■ Problem to solve: Every single record below is to be reproduced exactly.

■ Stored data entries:
***

File: src/rtl/spi_pace_pkg.sv
package spi_pace_pkg;

    typedef enum logic [2:0] {
        ST_IDLE,
        ST_GAP,
        ST_PULSE,
        ST_START,
        ST_GRANT,
        ST_XFER
    } pace_state_e;

endpackage

File: src/rtl/pace_ms_base.sv
module pace_ms_base #(
    parameter int CLK_PER_MS = 100000,
    parameter int TIME_W     = 16
) (
    input  logic              clk,
    input  logic              rst_n,
    output logic [TIME_W-1:0] now_o
);
    localparam int PW = (CLK_PER_MS > 1) ? $clog2(CLK_PER_MS) : 1;
    localparam logic [PW-1:0] PRE_LAST = PW'(CLK_PER_MS - 1);

    typedef struct packed {
        logic [PW-1:0]     pre;
        logic [TIME_W-1:0] now;
    } base_t;

    base_t cur_q, nxt_d;

    always_comb begin
        nxt_d = cur_q;
        if (cur_q.pre == PRE_LAST) begin
            nxt_d.pre = '0;
            nxt_d.now = cur_q.now + 1'b1;
        end else begin
            nxt_d.pre = cur_q.pre + 1'b1;
        end
    end

    always_ff @(posedge clk or negedge rst_n) begin
        if (!rst_n) cur_q <= '0;
        else        cur_q <= nxt_d;
    end

    assign now_o = cur_q.now;

    AST_PRE_IN_RANGE: assert property (@(posedge clk) disable iff (!rst_n)
        cur_q.pre <= PRE_LAST);

endmodule

File: src/rtl/pace_cycle_timer.sv
module pace_cycle_timer #(
    parameter int CNT_W = 8
) (
    input  logic             clk,
    input  logic             rst_n,
    input  logic             load_i,
    input  logic [CNT_W-1:0] load_val_i,
    output logic             zero_o
);
    logic [CNT_W-1:0] cnt_q, cnt_d;

    always_comb begin
        cnt_d = cnt_q;
        if (load_i)              cnt_d = load_val_i;
        else if (cnt_q != '0)    cnt_d = cnt_q - 1'b1;
    end

    always_ff @(posedge clk or negedge rst_n) begin
        if (!rst_n) cnt_q <= '0;
        else        cnt_q <= cnt_d;
    end

    assign zero_o = (cnt_q == '0);

    AST_TIMER_COUNTS_DOWN: assert property (@(posedge clk) disable iff (!rst_n)
        (!load_i && cnt_q != '0) |=> (cnt_q == $past(cnt_q) - 1'b1));

endmodule
==> src/rtl/spi_ctl_pkg.sv <==
package spi_ctl_pkg;

    typedef enum logic [1:0] {
        ST_IDLE  = 2'd0,
        ST_SHIFT = 2'd1,
        ST_HOLD  = 2'd2
    } eng_state_t;

    localparam logic [7:0] OFS_CFG    = 8'h00;
    localparam logic [7:0] OFS_STATUS = 8'h01;
    localparam logic [7:0] OFS_DIV    = 8'h02;
    localparam logic [7:0] OFS_TXQ    = 8'h08;
    localparam logic [7:0] OFS_RXD    = 8'h10;

    localparam int CFG_HALT   = 0;
    localparam int CFG_IRQEN  = 1;
    localparam int CFG_CPOL   = 2;
    localparam int CFG_CPHA   = 3;
    localparam int CFG_LSB    = 4;
    localparam int CFG_MANSEL = 5;
    localparam int CFG_SELLVL = 6;
    localparam int CFG_W      = 7;

endpackage
--- src/rtl/sx_pkg.sv ---
package sx_pkg;

    typedef enum logic [1:0] {
        SX_IDLE      = 2'd0,
        SX_FETCH_SRC = 2'd1,
        SX_FETCH_DST = 2'd2,
        SX_STORE     = 2'd3
    } sx_state_e;

    localparam logic [1:0] SX_CC_ZERO    = 2'd0;
    localparam logic [1:0] SX_CC_NONZERO = 2'd1;

    typedef struct packed {
        logic [7:0] dst;
        logic [7:0] src;
    } sx_pair_t;

    typedef struct packed {
        logic finish;
        logic abort;
    } sx_end_t;

    function automatic logic [7:0] sx_combine(input sx_pair_t p);
        return p.dst ^ p.src;
    endfunction

    function automatic logic [1:0] sx_code(input logic nonzero);
        return nonzero ? SX_CC_NONZERO : SX_CC_ZERO;
    endfunction

endpackage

***

■ Result:
File: src/rtl/spi_pace_pkg.sv
package spi_pace_pkg;

    typedef enum logic [2:0] {
        ST_IDLE,
        ST_GAP,
        ST_PULSE,
        ST_START,
        ST_GRANT,
        ST_XFER
    } pace_state_e;

endpackage

File: src/rtl/pace_ms_base.sv
module pace_ms_base #(
    parameter int CLK_PER_MS = 100000,
    parameter int TIME_W     = 16
) (
    input  logic              clk,
    input  logic              rst_n,
    output logic [TIME_W-1:0] now_o
);
    localparam int PW = (CLK_PER_MS > 1) ? $clog2(CLK_PER_MS) : 1;
    localparam logic [PW-1:0] PRE_LAST = PW'(CLK_PER_MS - 1);

    typedef struct packed {
        logic [PW-1:0]     pre;
        logic [TIME_W-1:0] now;
    } base_t;

    base_t cur_q, nxt_d;

    always_comb begin
        nxt_d = cur_q;
        if (cur_q.pre == PRE_LAST) begin
            nxt_d.pre = '0;
            nxt_d.now = cur_q.now + 1'b1;
        end else begin
            nxt_d.pre = cur_q.pre + 1'b1;
        end
    end

    always_ff @(posedge clk or negedge rst_n) begin
        if (!rst_n) cur_q <= '0;
        else        cur_q <= nxt_d;
    end

    assign now_o = cur_q.now;

    AST_PRE_IN_RANGE: assert property (@(posedge clk) disable iff (!rst_n)
        cur_q.pre <= PRE_LAST);

endmodule

File: src/rtl/pace_cycle_timer.sv
module pace_cycle_timer #(
    parameter int CNT_W = 8
) (
    input  logic             clk,
    input  logic             rst_n,
    input  logic             load_i,
    input  logic [CNT_W-1:0] load_val_i,
    output logic             zero_o
);
    logic [CNT_W-1:0] cnt_q, cnt_d;

    always_comb begin
        cnt_d = cnt_q;
        if (load_i)              cnt_d = load_val_i;
        else if (cnt_q != '0)    cnt_d = cnt_q - 1'b1;
    end

    always_ff @(posedge clk or negedge rst_n) begin
        if (!rst_n) cnt_q <= '0;
        else        cnt_q <= cnt_d;
    end

    assign zero_o = (cnt_q == '0);

    AST_TIMER_COUNTS_DOWN: assert property (@(posedge clk) disable iff (!rst_n)
        (!load_i && cnt_q != '0) |=> (cnt_q == $past(cnt_q) - 1'b1));

endmodule
==> src/rtl/spi_ctl_pkg.sv <==
package spi_ctl_pkg;

    typedef enum logic [1:0] {
        ST_IDLE  = 2'd0,
        ST_SHIFT = 2'd1,
        ST_HOLD  = 2'd2
    } eng_state_t;

    localparam logic [7:0] OFS_CFG    = 8'h00;
    localparam logic [7:0] OFS_STATUS = 8'h01;
    localparam logic [7:0] OFS_DIV    = 8'h02;
    localparam logic [7:0] OFS_TXQ    = 8'h08;
    localparam logic [7:0] OFS_RXD    = 8'h10;

    localparam int CFG_HALT   = 0;
    localparam int CFG_IRQEN  = 1;
    localparam int CFG_CPOL   = 2;
    localparam int CFG_CPHA   = 3;
    localparam int CFG_LSB    = 4;
    localparam int CFG_MANSEL = 5;
    localparam int CFG_SELLVL = 6;
    localparam int CFG_W      = 7;

endpackage
--- src/rtl/sx_pkg.sv ---
package sx_pkg;

    typedef enum logic [1:0] {
        SX_IDLE      = 2'd0,
        SX_FETCH_SRC = 2'd1,
        SX_FETCH_DST = 2'd2,
        SX_STORE     = 2'd3
    } sx_state_e;

    localparam logic [1:0] SX_CC_ZERO    = 2'd0;
    localparam logic [1:0] SX_CC_NONZERO = 2'd1;

    typedef struct packed {
        logic [7:0] dst;
        logic [7:0] src;
    } sx_pair_t;

    typedef struct packed {
        logic finish;
        logic abort;
    } sx_end_t;

    function automatic logic [7:0] sx_combine(input sx_pair_t p);
        return p.dst ^ p.src;
    endfunction

    function automatic logic [1:0] sx_code(input logic nonzero);
        return nonzero ? SX_CC_NONZERO : SX_CC_ZERO;
    endfunction

endpackage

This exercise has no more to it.